DATA SHOWN:
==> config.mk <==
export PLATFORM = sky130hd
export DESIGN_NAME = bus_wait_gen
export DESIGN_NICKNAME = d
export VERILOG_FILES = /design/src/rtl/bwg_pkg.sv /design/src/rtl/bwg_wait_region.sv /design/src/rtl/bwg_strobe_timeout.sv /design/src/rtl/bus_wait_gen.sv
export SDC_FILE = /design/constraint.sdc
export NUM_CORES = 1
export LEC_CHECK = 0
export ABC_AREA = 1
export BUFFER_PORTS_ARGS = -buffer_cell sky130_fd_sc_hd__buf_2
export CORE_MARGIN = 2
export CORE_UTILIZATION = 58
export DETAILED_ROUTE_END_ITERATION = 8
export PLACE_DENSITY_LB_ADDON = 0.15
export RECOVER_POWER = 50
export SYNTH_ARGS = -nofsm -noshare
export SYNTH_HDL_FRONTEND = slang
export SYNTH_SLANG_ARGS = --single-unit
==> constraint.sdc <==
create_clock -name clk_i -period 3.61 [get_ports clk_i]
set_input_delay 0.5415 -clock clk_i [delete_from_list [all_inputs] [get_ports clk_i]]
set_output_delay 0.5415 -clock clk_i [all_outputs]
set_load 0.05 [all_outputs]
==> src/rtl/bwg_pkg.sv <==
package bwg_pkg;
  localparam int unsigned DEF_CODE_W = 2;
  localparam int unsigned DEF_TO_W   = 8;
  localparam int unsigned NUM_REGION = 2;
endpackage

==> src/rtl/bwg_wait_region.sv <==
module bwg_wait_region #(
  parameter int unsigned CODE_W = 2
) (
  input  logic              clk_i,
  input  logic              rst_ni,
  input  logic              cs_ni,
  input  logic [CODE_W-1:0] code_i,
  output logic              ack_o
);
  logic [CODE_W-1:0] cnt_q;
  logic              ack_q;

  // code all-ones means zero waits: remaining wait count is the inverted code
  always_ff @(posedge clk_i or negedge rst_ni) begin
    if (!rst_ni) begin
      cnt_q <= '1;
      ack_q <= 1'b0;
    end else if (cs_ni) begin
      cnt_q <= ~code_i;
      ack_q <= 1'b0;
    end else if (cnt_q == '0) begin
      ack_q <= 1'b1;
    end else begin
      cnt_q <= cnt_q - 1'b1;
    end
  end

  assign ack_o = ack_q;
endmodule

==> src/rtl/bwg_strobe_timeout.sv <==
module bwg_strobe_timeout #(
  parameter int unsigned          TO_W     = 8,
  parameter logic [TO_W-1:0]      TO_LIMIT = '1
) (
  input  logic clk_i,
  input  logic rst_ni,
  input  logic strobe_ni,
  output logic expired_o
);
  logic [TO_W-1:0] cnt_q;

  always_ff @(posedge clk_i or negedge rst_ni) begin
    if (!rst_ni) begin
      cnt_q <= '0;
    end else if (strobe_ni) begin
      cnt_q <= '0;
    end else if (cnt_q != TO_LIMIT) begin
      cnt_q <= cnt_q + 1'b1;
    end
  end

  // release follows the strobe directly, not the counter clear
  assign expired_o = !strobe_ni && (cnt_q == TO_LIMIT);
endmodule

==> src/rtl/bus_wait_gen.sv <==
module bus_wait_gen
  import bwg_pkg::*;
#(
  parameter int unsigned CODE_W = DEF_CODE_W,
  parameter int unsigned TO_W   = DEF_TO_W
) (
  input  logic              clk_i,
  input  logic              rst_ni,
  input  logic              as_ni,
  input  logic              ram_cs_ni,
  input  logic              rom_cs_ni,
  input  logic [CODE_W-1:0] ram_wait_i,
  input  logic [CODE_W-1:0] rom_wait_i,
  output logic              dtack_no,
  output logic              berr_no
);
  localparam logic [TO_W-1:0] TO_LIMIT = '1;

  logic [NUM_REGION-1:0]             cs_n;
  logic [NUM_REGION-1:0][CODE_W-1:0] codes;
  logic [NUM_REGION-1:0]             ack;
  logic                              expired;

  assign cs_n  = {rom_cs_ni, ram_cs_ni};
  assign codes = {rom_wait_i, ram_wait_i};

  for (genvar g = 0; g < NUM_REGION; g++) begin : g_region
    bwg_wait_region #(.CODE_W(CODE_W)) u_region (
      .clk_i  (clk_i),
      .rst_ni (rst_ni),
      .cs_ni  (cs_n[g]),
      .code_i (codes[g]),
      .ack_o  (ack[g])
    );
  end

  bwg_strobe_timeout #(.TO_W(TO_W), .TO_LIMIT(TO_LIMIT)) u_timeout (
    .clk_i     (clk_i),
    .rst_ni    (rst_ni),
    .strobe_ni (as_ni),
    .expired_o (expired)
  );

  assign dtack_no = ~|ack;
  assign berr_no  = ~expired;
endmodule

* * *

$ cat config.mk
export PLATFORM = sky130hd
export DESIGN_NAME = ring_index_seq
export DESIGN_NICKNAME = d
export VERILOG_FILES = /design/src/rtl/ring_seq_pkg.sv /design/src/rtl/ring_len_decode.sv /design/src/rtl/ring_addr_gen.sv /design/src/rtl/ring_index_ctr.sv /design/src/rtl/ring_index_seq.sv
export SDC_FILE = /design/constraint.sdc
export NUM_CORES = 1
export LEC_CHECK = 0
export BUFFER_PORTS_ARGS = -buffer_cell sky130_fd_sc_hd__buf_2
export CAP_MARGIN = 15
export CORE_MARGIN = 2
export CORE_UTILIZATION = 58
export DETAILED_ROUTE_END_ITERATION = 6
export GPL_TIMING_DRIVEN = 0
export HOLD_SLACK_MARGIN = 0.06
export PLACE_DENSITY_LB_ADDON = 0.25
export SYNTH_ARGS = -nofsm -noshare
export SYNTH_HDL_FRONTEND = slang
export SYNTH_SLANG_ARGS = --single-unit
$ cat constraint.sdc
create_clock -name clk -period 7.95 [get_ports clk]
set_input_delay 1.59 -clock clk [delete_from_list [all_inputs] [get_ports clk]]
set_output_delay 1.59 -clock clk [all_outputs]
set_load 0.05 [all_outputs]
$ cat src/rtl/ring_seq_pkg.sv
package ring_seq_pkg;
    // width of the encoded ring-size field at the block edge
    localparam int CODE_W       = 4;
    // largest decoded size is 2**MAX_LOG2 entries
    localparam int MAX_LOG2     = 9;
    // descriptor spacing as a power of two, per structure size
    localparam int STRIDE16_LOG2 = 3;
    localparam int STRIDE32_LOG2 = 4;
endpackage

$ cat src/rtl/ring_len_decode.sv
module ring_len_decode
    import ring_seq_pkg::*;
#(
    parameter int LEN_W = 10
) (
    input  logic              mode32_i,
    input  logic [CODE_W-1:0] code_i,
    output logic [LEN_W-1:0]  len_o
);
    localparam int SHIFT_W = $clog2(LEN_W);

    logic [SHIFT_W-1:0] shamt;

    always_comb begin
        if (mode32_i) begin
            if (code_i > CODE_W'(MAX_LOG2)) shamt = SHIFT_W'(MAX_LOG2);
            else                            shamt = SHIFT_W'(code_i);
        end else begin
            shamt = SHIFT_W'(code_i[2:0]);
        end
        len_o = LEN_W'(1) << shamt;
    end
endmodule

--

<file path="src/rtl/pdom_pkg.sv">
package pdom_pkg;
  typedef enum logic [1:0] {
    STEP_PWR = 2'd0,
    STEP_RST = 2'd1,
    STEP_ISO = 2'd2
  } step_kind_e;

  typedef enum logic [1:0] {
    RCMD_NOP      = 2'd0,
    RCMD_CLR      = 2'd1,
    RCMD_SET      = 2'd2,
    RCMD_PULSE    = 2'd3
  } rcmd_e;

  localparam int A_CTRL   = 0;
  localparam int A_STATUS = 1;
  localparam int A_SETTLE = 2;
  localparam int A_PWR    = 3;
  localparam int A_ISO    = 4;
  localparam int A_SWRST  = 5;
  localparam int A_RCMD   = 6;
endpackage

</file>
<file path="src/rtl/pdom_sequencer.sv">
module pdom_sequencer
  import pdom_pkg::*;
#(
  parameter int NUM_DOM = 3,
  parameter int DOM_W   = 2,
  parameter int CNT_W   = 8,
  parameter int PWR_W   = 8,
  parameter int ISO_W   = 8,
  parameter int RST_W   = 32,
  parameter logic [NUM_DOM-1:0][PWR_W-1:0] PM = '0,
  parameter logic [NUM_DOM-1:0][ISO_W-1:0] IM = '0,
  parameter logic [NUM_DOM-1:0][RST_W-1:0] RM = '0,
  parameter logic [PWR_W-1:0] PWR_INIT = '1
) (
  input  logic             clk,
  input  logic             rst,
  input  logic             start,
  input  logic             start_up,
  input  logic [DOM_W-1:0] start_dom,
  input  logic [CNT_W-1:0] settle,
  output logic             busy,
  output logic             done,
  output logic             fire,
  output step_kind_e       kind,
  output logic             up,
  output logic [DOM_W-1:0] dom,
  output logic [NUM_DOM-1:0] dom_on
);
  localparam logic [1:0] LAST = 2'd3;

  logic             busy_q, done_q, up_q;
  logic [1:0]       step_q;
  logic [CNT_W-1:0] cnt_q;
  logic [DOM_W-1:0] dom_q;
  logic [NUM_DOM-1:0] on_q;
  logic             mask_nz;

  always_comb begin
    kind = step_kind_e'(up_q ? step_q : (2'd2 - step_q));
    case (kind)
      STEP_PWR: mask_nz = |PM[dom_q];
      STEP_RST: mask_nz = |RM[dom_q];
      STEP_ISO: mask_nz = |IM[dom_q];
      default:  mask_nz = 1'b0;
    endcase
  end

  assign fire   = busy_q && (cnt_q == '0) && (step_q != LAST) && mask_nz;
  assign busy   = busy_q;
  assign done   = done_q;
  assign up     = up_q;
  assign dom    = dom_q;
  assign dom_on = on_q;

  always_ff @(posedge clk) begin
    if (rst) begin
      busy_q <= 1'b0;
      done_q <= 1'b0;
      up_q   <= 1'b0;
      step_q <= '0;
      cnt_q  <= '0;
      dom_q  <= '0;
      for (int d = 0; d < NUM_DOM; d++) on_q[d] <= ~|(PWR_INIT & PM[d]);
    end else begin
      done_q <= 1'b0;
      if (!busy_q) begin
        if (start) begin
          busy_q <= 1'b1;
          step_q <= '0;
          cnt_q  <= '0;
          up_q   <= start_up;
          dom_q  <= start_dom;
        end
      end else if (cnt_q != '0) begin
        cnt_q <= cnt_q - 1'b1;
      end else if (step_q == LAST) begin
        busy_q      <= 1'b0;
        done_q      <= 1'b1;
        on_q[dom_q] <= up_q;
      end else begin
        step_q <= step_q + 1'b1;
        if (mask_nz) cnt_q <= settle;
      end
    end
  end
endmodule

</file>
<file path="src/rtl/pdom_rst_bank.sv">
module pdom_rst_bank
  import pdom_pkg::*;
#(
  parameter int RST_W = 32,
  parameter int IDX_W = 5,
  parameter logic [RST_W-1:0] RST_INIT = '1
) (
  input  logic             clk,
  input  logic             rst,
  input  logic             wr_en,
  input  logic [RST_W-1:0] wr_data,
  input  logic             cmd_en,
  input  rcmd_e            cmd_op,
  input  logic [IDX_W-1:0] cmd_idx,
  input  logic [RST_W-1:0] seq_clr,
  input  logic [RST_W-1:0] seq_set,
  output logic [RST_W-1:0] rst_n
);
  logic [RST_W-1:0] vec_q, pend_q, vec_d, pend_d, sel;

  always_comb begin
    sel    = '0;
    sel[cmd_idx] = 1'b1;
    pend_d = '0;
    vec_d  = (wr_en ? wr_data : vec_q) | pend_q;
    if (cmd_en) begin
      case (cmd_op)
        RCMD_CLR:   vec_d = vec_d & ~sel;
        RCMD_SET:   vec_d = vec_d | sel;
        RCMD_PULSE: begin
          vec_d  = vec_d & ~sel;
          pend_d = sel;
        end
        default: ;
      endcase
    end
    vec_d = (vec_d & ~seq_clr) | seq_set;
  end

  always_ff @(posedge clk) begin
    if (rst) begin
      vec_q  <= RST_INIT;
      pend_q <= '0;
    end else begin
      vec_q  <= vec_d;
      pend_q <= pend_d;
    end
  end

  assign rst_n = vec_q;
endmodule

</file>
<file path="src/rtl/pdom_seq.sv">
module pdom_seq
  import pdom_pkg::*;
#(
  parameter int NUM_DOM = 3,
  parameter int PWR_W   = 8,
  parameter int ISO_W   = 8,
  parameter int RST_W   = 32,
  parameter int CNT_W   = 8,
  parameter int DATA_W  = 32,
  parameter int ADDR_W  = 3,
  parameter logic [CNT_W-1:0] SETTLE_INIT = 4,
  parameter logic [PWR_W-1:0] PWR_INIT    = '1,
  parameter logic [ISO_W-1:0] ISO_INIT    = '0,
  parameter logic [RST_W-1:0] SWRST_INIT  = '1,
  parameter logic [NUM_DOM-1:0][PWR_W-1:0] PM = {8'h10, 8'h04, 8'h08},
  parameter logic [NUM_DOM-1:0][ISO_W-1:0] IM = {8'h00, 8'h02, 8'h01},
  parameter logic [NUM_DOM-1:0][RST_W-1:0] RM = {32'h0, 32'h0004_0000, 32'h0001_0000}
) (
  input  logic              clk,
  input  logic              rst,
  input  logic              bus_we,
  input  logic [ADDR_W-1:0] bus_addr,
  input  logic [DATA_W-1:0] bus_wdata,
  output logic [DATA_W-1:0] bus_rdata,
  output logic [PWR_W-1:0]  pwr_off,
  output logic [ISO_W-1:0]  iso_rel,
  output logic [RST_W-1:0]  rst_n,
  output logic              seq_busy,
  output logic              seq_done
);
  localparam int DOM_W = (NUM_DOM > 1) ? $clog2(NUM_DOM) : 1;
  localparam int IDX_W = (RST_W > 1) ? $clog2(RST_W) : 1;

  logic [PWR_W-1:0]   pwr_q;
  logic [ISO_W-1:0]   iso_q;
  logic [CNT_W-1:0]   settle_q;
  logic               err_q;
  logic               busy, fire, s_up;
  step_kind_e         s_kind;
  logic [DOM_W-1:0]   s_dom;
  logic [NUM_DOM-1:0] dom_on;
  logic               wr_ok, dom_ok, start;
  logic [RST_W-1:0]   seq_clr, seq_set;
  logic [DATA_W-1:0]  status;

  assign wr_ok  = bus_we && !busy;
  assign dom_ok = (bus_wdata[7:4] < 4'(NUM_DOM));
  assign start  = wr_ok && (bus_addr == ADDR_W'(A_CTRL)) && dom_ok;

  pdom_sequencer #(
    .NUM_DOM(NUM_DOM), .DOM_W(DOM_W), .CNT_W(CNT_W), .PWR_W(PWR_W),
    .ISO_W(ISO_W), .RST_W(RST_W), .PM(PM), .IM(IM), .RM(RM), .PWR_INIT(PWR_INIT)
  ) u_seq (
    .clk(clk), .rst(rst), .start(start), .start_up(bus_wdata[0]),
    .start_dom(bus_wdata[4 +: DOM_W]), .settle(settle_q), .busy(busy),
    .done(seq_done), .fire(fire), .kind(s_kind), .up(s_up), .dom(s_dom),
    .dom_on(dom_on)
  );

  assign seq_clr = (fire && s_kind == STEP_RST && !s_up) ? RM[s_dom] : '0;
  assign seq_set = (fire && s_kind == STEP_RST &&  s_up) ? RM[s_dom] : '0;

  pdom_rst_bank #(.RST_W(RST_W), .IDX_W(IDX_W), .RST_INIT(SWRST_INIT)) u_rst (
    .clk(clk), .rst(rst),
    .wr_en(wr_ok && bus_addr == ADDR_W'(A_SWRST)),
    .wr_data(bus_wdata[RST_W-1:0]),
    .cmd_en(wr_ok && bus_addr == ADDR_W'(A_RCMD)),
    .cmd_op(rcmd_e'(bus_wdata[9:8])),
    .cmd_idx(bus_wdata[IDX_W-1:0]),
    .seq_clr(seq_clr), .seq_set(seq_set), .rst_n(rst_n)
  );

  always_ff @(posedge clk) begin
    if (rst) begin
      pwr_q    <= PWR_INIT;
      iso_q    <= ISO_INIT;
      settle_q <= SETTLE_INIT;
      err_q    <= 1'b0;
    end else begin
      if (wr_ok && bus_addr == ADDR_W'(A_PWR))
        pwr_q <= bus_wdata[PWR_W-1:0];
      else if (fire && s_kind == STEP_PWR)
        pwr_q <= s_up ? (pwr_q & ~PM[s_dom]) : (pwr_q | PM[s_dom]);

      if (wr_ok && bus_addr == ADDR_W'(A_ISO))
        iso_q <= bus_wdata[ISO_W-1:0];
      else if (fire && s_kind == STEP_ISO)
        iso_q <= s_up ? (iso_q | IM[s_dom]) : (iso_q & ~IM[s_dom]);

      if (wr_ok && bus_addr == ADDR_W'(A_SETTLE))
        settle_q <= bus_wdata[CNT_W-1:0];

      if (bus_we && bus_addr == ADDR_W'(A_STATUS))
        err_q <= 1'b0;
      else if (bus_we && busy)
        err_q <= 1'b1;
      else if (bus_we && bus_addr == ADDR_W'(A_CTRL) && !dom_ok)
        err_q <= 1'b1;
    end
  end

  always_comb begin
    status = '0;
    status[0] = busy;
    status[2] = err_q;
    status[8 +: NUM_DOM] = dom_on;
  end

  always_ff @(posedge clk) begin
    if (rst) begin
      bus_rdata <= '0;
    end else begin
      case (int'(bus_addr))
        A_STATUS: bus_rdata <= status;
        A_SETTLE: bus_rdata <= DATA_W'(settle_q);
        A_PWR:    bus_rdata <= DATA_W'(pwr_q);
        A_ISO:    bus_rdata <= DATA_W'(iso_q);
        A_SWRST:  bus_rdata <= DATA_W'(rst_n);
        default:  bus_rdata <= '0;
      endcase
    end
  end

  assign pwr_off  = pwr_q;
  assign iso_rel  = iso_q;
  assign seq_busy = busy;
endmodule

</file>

ASSIGNED TASK: Find the line with "LAST) && mask_nz;" in the entries above. Retype it and each line after it, exactly, through the line with "assign rst_n = vec_q;", and stop there.

SOLUTION:
  assign fire   = busy_q && (cnt_q == '0) && (step_q != LAST) && mask_nz;
  assign busy   = busy_q;
  assign done   = done_q;
  assign up     = up_q;
  assign dom    = dom_q;
  assign dom_on = on_q;

  always_ff @(posedge clk) begin
    if (rst) begin
      busy_q <= 1'b0;
      done_q <= 1'b0;
      up_q   <= 1'b0;
      step_q <= '0;
      cnt_q  <= '0;
      dom_q  <= '0;
      for (int d = 0; d < NUM_DOM; d++) on_q[d] <= ~|(PWR_INIT & PM[d]);
    end else begin
      done_q <= 1'b0;
      if (!busy_q) begin
        if (start) begin
          busy_q <= 1'b1;
          step_q <= '0;
          cnt_q  <= '0;
          up_q   <= start_up;
          dom_q  <= start_dom;
        end
      end else if (cnt_q != '0) begin
        cnt_q <= cnt_q - 1'b1;
      end else if (step_q == LAST) begin
        busy_q      <= 1'b0;
        done_q      <= 1'b1;
        on_q[dom_q] <= up_q;
      end else begin
        step_q <= step_q + 1'b1;
        if (mask_nz) cnt_q <= settle;
      end
    end
  end
endmodule

</file>
<file path="src/rtl/pdom_rst_bank.sv">
module pdom_rst_bank
  import pdom_pkg::*;
#(
  parameter int RST_W = 32,
  parameter int IDX_W = 5,
  parameter logic [RST_W-1:0] RST_INIT = '1
) (
  input  logic             clk,
  input  logic             rst,
  input  logic             wr_en,
  input  logic [RST_W-1:0] wr_data,
  input  logic             cmd_en,
  input  rcmd_e            cmd_op,
  input  logic [IDX_W-1:0] cmd_idx,
  input  logic [RST_W-1:0] seq_clr,
  input  logic [RST_W-1:0] seq_set,
  output logic [RST_W-1:0] rst_n
);
  logic [RST_W-1:0] vec_q, pend_q, vec_d, pend_d, sel;

  always_comb begin
    sel    = '0;
    sel[cmd_idx] = 1'b1;
    pend_d = '0;
    vec_d  = (wr_en ? wr_data : vec_q) | pend_q;
    if (cmd_en) begin
      case (cmd_op)
        RCMD_CLR:   vec_d = vec_d & ~sel;
        RCMD_SET:   vec_d = vec_d | sel;
        RCMD_PULSE: begin
          vec_d  = vec_d & ~sel;
          pend_d = sel;
        end
        default: ;
      endcase
    end
    vec_d = (vec_d & ~seq_clr) | seq_set;
  end

  always_ff @(posedge clk) begin
    if (rst) begin
      vec_q  <= RST_INIT;
      pend_q <= '0;
    end else begin
      vec_q  <= vec_d;
      pend_q <= pend_d;
    end
  end

  assign rst_n = vec_q;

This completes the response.